▶ _Records contained in a dataset_
──────────

### config.mk
export PLATFORM = sky130hd
export DESIGN_NAME = gray_adder_arbiter
export DESIGN_NICKNAME = d
export VERILOG_FILES = /design/src/rtl/gray_adder_arbiter.sv
export SDC_FILE = /design/constraint.sdc
export NUM_CORES = 1
export LEC_CHECK = 0
export CORE_MARGIN = 2
export CORE_UTILIZATION = 32
export DETAILED_ROUTE_END_ITERATION = 7
export PLACE_DENSITY_LB_ADDON = 0.12
export SLEW_MARGIN = 0
export SYNTH_ARGS = -nofsm -noshare
export SYNTH_HDL_FRONTEND = slang
export SYNTH_SLANG_ARGS = --single-unit
### constraint.sdc
create_clock -name clk -period 3.6 [get_ports clk]
set_input_delay 1.08 -clock clk [delete_from_list [all_inputs] [get_ports clk]]
set_output_delay 1.08 -clock clk [all_outputs]
set_load 0.005 [all_outputs]
### src/rtl/gray_adder_arbiter.sv
// gray_adder_arbiter: shares one bit-serial gray_adder among NUM_REQ requesters.
// A round-robin pick selects one requester at a time. Its operands are held in
// local registers while the adder runs. The sum, or a watchdog error, is returned
// on a single result channel tagged with the requester index.
//
// Handshakes: a transfer happens on a rising clk edge where valid and ready are
// both 1. req_ready is a one-hot grant that is only offered in IDLE. Once
// res_valid is raised, it stays high with stable res_id/res_sum/res_err until
// res_ready is seen.
module gray_adder_arbiter #(
  parameter int NOF_BITS = 8,
  parameter int NUM_REQ  = 4,
  parameter int TIMEOUT  = 2*NOF_BITS+4,
  parameter int ID_W     = $clog2(NUM_REQ)
) (
  input  logic                        clk,
  input  logic                        rst_n,
  input  logic [NUM_REQ-1:0]          req_valid,
  output logic [NUM_REQ-1:0]          req_ready,
  input  logic [NUM_REQ*NOF_BITS-1:0] req_a,
  input  logic [NUM_REQ*NOF_BITS-1:0] req_b,
  input  logic [NUM_REQ-1:0]          req_pa,
  input  logic [NUM_REQ-1:0]          req_pb,
  output logic                        res_valid,
  input  logic                        res_ready,
  output logic [ID_W-1:0]             res_id,
  output logic [NOF_BITS-1:0]         res_sum,
  output logic                        res_err,
  output logic                        busy,
  output logic                        add_start,
  output logic [NOF_BITS-1:0]         add_a,
  output logic [NOF_BITS-1:0]         add_b,
  output logic                        add_pa,
  output logic                        add_pb,
  input  logic [NOF_BITS-1:0]         add_s,
  input  logic                        add_done
);

  localparam int WD_W = $clog2(TIMEOUT);

  typedef enum logic [1:0] {
    IDLE  = 2'd0,
    START = 2'd1,
    WAIT  = 2'd2,
    RESP  = 2'd3
  } state_t;

  state_t              state;
  logic [ID_W-1:0]     ptr;
  logic [ID_W-1:0]     id;
  logic [NOF_BITS-1:0] op_a;
  logic [NOF_BITS-1:0] op_b;
  logic                op_pa;
  logic                op_pb;
  logic [WD_W-1:0]     wdog;

  logic                win_found;
  logic [ID_W-1:0]     win_idx;
  logic [ID_W-1:0]     cand;
  logic [NOF_BITS-1:0] sel_a;
  logic [NOF_BITS-1:0] sel_b;
  logic                sel_pa;
  logic                sel_pb;

  // Round-robin search that starts just after the last winner, plus the winner's operand mux.
  always_comb begin
    win_found = 1'b0;
    win_idx   = '0;
    cand      = '0;
    for (int k = 1; k <= NUM_REQ; k++) begin
      cand = ID_W'((int'(ptr) + k) % NUM_REQ);
      if (!win_found && req_valid[cand]) begin
        win_found = 1'b1;
        win_idx   = cand;
      end
    end
    sel_a  = '0;
    sel_b  = '0;
    sel_pa = 1'b0;
    sel_pb = 1'b0;
    for (int i = 0; i < NUM_REQ; i++) begin
      if (win_idx == ID_W'(i)) begin
        sel_a  = req_a[i*NOF_BITS +: NOF_BITS];
        sel_b  = req_b[i*NOF_BITS +: NOF_BITS];
        sel_pa = req_pa[i];
        sel_pb = req_pb[i];
      end
    end
  end

  // Grant is offered only in IDLE. It is also held off while reset is asserted.
  always_comb begin
    req_ready = '0;
    if (rst_n && (state == IDLE) && win_found) req_ready[win_idx] = 1'b1;
  end

  // The adder always sees the captured operands, so they stay stable for the whole operation.
  always_comb begin
    add_a  = op_a;
    add_b  = op_b;
    add_pa = op_pa;
    add_pb = op_pb;
    res_id = id;
  end

  // Main FSM: accept -> pulse start -> wait for done or watchdog -> present result.
  always_ff @(posedge clk or negedge rst_n) begin
    if (!rst_n) begin
      state     <= IDLE;
      ptr       <= ID_W'(NUM_REQ-1);
      id        <= '0;
      op_a      <= '0;
      op_b      <= '0;
      op_pa     <= 1'b0;
      op_pb     <= 1'b0;
      wdog      <= '0;
      res_sum   <= '0;
      res_err   <= 1'b0;
      res_valid <= 1'b0;
      busy      <= 1'b0;
      add_start <= 1'b0;
    end else begin
      add_start <= 1'b0;
      case (state)
        IDLE: begin
          if (win_found) begin
            op_a      <= sel_a;
            op_b      <= sel_b;
            op_pa     <= sel_pa;
            op_pb     <= sel_pb;
            id        <= win_idx;
            ptr       <= win_idx;
            add_start <= 1'b1;
            busy      <= 1'b1;
            state     <= START;
          end
        end
        START: begin
          wdog  <= '0;
          state <= WAIT;
        end
        WAIT: begin
          // A done in the same cycle as the watchdog expiry still wins.
          if (add_done) begin
            res_sum   <= add_s;
            res_err   <= 1'b0;
            res_valid <= 1'b1;
            state     <= RESP;
          end else if (wdog == WD_W'(TIMEOUT-1)) begin
            res_sum   <= '0;
            res_err   <= 1'b1;
            res_valid <= 1'b1;
            state     <= RESP;
          end else begin
            wdog <= wdog + 1'b1;
          end
        end
        RESP: begin
          if (res_ready) begin
            res_valid <= 1'b0;
            busy      <= 1'b0;
            state     <= IDLE;
          end
        end
        default: begin
          res_valid <= 1'b0;
          busy      <= 1'b0;
          state     <= IDLE;
        end
      endcase
    end
  end

endmodule

== Yosys cells after proc, flatten, opt, wreduce, memory -nomap -nowiden ==
Index checks and enable logic that the tools add are counted.

* Register bits: 41
* Input port bits: 88
* Output and inout port bits: 36
* Logic and storage cells: 111

* Add/sub/neg operators: 5
* Magnitude comparators: 6
* Eq/ne operators: 12
* Muxes and demuxes: 54
* Reductions and logical operators: 21

{| class="wikitable"
|+ Operators by type and width
! cell !! count
|-
| $mux W8 || 10
|-
| $mux W1 || 24
|-
| $mux W2 || 8
|-
| $lt A2 B3 Y1 const B || 5
|-
| $reduce_and A3 Y1 || 4
|-
| $mux W5 || 2
|-
| $pmux W5 S2 || 1
|-
| $bmux W1 S2 || 4
|-
| $eq A2 B2 Y1 const B || 4
|-
| $ne A2 B2 Y1 const B || 4
|-
| $pmux W2 S4 || 1
|-
| $reduce_bool A2 Y1 || 4
|-
| $logic_and A1 B1 Y1 || 6
|-
| $add A5 B1 Y5 const B || 1
|-
| $eq A5 B5 Y1 const B || 1
|-
| $add A2 B1 Y2 const B || 2
|-
| $add A2 B2 Y2 const B || 2
|-
| $eq A2 B1 Y1 const B || 2
|-
| $logic_not A2 Y1 || 2
|-
| $mux W4 || 1
|-
| $pmux W1 S2 || 2
|-
| $reduce_and A2 Y1 || 2
|-
| $logic_not A1 Y1 || 3
|-
| $ne A3 B3 Y1 const B || 1
|-
| 2 further kinds || 2
|}

== Longest topological paths before layout ==
* Depth in word-level cells: 18
* Mapped depth: 8
* Depth with buffers taken out: 7

== Worst setup path after synthesis ==
OpenSTA, ideal clock, no wires.

* Kind: input-to-output
* Start point: in req_valid[1]
* End point: out req_ready[3]
* Arrival time: 1970 ps
* Data required time: 2520 ps
* Path slack: 550 ps
* Stages: 5
* Buffers on the path: 2
* Cells stage by stage: a21o_1 a31oi_4 buf_6 buf_6 nor3b_1

* Cells in the longest elaborated chain, start to end: 17
* Elaborated cells between the ends (all ways): 29
* Classes of those cells: 2 x order compare; 19 x mux; 8 x reduce/logical

{| class="wikitable"
|+ RTL lines
! item !! line !! RTL
|-
| from (decl) || 18 || <nowiki>input logic [NUM_REQ-1:0] req_valid,</nowiki>
|-
| $bmux W1 S2 || 72 || <nowiki>if (!win_found && req_valid[cand]) begin</nowiki>
|-
| $mux W1 (implied by the code) || 72 ||
|-
| $mux W1 || 72 ||
|-
| $logic_not A1 Y1 || 72 ||
|-
| $logic_and A1 B1 Y1 || 72 ||
|-
| $mux W1 || 72 ||
|-
| $logic_not A1 Y1 || 72 ||
|-
| $logic_and A1 B1 Y1 || 72 ||
|-
| $mux W1 || 72 ||
|-
| $logic_not A1 Y1 || 72 ||
|-
| $logic_and A1 B1 Y1 || 72 ||
|-
| $mux W2 || 72 ||
|-
| $lt A2 B3 Y1 (implied by the code) / $ge A2 B1 Y1 (equally long branches) || 94 || <nowiki>if (rst_n && (state == IDLE) && win_found) req_ready[win_idx] = 1'b1;</nowiki>
|-
| $logic_and A1 B1 Y1 (implied by the code) || 94 ||
|-
| $mux W1 (implied by the code) || 94 ||
|-
| $demux W1 S2 || 94 ||
|-
| $mux W4 * || 94 ||
|-
| to (decl) || 19 || <nowiki>output logic [NUM_REQ-1:0] req_ready,</nowiki>
|}

Every way passes the cells marked *; elsewhere a longest branch is shown, timed or not. The select of a mux whose other input is x is not followed.

== Final worst setup path ==
* Start point: in req_valid[2]
* End point: out req_ready[2]

The elaborated chain is that of the path after synthesis.

==> metrics.txt <==
Worst Tran Pin Value=1.13 ns; Die H=89.4 um; DR vias/cell=4.75; PD cells=671 nW/um^2; PortBufs=123; DRT Pass-1 Iters=4; first-pass GRT wire length=10200 um; vias in the first global route=2058; RSZ-0062 raised after global routing=false; GRT met2 Usage=27.5%; H-tree Lvls=2; Synth Area in Compound Gates=19.6%; Setup Crit Path Kind=in2out; hpwl dp=4900 um; pin count of the biggest net entering global routing=37; Syn Inst Count=206; # Max-Cap Violations=0; Final Util=53.5%; most frequent cells in the layout=114 x clkdlybuf4s50_1, 39 x dfrtp_1, 29 x mux2i_1; Final Cycle Share=98.3%; Layout Nets=431; Area growth, synth to finish=64.4%; Clk Latency, worst-skew pair=0.29 ns; fin cells=437; routed len/inst=14.9 um; CTS tree=yes; Fmax achieved=0.282 GHz; unique cell type count in the Yosys netlist=44; skew final=0.0120 ns; final hold vios=0; mapped cell area=2330 um^2; placed cells=429; initial core utilization=32.5%; Syn Area/Cell=11.3 um^2; GR Util All Layers=16.5%; run status=finished clean; total congestion overflow=0; simple-gate share of the synthesized area=11.3%; fin worst setup slack=0.0598 ns; Final setup viols=0; clock sink count=41; clk slew on worst S/H paths=0.09 ns; main combinational cell family by area after synthesis=compound AO/OA/AOI/OAI gates; DRC viols=0; FP Rows=31; crit path DAT=2.46 ns; critical path required time=2.52 ns; synthesis-stage register bit count=41; root buf cell=clkbuf_8; post-CTS setup buffer count=0; Synth Area in Adders=3.22%; Max Slew Vio Count=0; Power Total=2.58 mW; share of the yosys chip area belonging to registers=44.1%; most common cell after layout, fill and taps aside=clkdlybuf4s50_1; GR Util met1=21.3%; Worst Hold Class=reg2reg; Worst Path Max Fanout=6; ANT nets after route=0; Vias=2074; share of cells above drive strength 1=14.2%; Worst Hold Slack=0.487 ns; crit end category=output port; Leak=1.63 nW; chip width=89.4 um; drt first-iter violations=25; final wirelength=6510 um; VDD IR max=0.314 mV; finished layout cell area=3840 um^2; setup TNS=0 ns; core area=7180 um^2; # fillers=667; Final GP Congestion=0.703; initial antenna violation count=0; Yosys warnings=0; post-synthesis mux area share=16.8%; Top FF cell, synth=dfrtp_1; minimum clock period=3.54 ns; gr busiest metal=met2; Post-synth ARST share=100%; number of flops mapped to enable cells by yosys=0; crit start category=input pin; CTS buffer count=5; met3 Resource Use GR=4.99%; area of the die=8000 um^2; post-synthesis xor/xnor area fraction=1.13%; clock tree buffer depth=2; number of antenna diodes=0; dpl ws=-0.631 ns; I/O Pins=124; Rel. slew slack=24.7%; Post-DP Area=3690 um^2; post-synth net total=300
worst paths after layout:
| check | startpoint | end | slack, ns | depth (start not counted) |
|---|---|---|---|---|
| max reg2reg | state[1] | add_a[1] | 1.30 | 9 |
| max in group asynchronous | rst_n | ptr[1] | 2.23 | 2 |
| min reg2reg | add_a[7] | add_a[7] | 0.49 | 2 |
| min | add_a[7] | add_a[7] | 0.49 | 2 |
| max | req_valid[2] | req_ready[2] | 0.06 | 7 |
| min in group asynchronous | rst_n | busy | 0.64 | 1 |
registers in the layout, summed over array words and instances, names as in the netlist, 2 cells and up:
register and count:
res_id 2, ptr 2, wdog 5, add_b 8, state 2, res_sum 8, add_a 8
power by group:
group          leakage, nW  internal (mW)  switching (mW)
Sequential           0.493          0.678           0.127
Combinational         1.09          0.791           0.614
Clock               0.0552          0.206           0.159
metal layers:
| layer | wire length [um] | up-vias |
|---|---|---|
| met2 | 2980 | 80 |
| met4 | 44 | 0 |
| met3 | 561 | 4 |
| met5 | 0 | - |
| met1 | 2920 | 963 |
| li1 | - | 1027 |
worst max-delay path, cell delays in order:
cell	delay, ns
clkdlybuf4s15_1	0.25
nand2b_4	0.18
buf_4	0.14
o22a_1	0.22
o21a_4	0.16
and4_1	0.17
dlygate4sd2_1	0.26
cells by family (layout without fill, tap and decap cells):
logic type | count (synthesis) | in the layout
fa+ha+maj | 6 | 6
flops | 41 | 41
xor+xnor | 3 | 3
compound gates | 55 | 55
mux | 38 | 38
buf+inv | 14 | 146
simple gates | 49 | 49
layout make-up:
| cell class | count | area [um^2] | share of cell area, % |
|---|---|---|---|
| clock buffer | 6 | 72.6 | 1.89 |
| tap | 99 | 124 | 3.23 |
| timing repair buffer | 134 | 1300 | 33.9 |
| sequential | 41 | 1030 | 26.8 |
| inverter | 4 | 15.0 | 0.391 |
| multi-input combinational | 151 | 1260 | 32.8 |
| clock inverter | 2 | 35.0 | 0.913 |
Yosys cell counts (2+ instances only):
library cell | n | share of area [%]
dfrtp_1 | 39 | 42
mux2i_1 | 29 | 12
nand2_1 | 25 | 4.0
a21oi_1 | 10 | 2.1
a22o_1 | 10 | 3.8
o221ai_2 | 9 | 5.8
o22ai_1 | 9 | 2.4
mux2_1 | 7 | 3.4
o21ai_0 | 7 | 1.5
ha_1 | 6 | 3.2
nor2_1 | 5 | 0.80
buf_4 | 4 | 1.3
nand2b_1 | 4 | 1.1
buf_6 | 3 | 1.4
inv_1 | 3 | 0.48
o21a_1 | 3 | 0.96
clkbuf_1 | 2 | 0.32
dfstp_2 | 2 | 2.3
mux2_2 | 2 | 0.96
nor3b_1 | 2 | 0.64
xor2_1 | 2 | 0.75
what timing repair did:
item                                    in CTS  in global routing
hold buffers                                 0                  0
gates resized for setup                     15                  6
pin swaps                                    1                  1
endpoints found under the setup margin       4                  3
Note: power is estimated with default switching activity, not from simulation.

──────────

▶ _Exercise directions_
Give the number of lines in the records above in which the word "TIMEOUT" appears. Include no other text.

▶ _Exercise output_
3